- **Aim of the task**: Where in the entries below does "code" appear? Copy every line that has it.

■ ■ ■ ■

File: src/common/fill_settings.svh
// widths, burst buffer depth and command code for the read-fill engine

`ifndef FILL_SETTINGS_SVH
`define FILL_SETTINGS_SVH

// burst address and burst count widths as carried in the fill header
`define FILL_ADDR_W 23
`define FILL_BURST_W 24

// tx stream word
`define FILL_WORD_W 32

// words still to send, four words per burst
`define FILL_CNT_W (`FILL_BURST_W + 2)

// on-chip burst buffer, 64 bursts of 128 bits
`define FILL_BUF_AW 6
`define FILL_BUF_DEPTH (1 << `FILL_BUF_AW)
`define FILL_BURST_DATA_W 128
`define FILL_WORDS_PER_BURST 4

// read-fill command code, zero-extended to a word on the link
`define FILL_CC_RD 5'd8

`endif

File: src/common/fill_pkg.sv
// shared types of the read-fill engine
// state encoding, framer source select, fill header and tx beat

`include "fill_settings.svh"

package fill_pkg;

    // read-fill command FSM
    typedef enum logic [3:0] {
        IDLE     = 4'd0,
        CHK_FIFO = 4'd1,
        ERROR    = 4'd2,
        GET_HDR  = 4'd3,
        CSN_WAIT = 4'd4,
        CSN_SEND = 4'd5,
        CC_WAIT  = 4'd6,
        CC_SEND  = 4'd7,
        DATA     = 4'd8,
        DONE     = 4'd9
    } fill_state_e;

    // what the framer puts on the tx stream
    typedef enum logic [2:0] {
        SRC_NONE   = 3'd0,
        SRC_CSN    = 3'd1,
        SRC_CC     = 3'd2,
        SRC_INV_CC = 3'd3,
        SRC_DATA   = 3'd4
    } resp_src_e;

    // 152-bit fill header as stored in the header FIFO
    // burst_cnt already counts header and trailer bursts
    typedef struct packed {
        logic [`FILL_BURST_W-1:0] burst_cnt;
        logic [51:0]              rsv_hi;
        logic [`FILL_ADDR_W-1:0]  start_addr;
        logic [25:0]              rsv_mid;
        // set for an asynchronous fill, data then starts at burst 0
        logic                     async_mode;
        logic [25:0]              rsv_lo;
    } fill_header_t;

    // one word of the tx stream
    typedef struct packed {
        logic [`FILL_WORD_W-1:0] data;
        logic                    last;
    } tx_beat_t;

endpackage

■ ■ ■ ■

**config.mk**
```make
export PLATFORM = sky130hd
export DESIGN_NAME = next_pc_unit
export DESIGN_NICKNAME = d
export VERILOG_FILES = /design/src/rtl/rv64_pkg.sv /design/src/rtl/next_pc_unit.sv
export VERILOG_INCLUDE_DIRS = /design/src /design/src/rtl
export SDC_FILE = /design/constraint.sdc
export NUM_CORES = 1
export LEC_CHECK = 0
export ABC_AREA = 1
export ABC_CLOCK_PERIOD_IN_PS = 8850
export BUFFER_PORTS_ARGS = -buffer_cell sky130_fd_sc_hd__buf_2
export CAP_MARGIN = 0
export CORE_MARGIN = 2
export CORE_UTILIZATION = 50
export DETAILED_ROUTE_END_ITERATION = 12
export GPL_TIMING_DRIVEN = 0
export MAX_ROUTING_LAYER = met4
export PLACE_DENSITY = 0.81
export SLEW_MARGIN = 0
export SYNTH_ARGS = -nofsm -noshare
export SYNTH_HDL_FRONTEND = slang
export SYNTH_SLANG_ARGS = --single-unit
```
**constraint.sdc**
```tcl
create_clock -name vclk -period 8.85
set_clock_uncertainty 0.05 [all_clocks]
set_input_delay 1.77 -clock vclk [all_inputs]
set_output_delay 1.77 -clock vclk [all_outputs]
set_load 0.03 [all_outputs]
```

■ ■ ■ ■

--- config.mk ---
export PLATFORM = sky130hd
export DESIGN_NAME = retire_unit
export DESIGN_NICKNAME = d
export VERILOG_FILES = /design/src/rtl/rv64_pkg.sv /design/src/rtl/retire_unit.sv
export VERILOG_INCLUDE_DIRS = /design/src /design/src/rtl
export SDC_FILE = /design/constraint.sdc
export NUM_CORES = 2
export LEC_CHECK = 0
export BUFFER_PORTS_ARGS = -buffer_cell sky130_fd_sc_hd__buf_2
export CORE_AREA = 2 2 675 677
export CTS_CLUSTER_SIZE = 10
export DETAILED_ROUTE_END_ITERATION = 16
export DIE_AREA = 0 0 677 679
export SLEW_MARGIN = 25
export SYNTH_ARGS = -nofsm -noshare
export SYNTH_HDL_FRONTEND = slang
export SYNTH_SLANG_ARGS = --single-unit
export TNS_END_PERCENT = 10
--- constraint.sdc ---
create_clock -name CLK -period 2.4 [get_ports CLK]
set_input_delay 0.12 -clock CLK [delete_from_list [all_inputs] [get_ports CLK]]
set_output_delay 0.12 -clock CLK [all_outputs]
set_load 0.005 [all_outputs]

■ ■ ■ ■

- **Response area**:
// widths, burst buffer depth and command code for the read-fill engine
// read-fill command code, zero-extended to a word on the link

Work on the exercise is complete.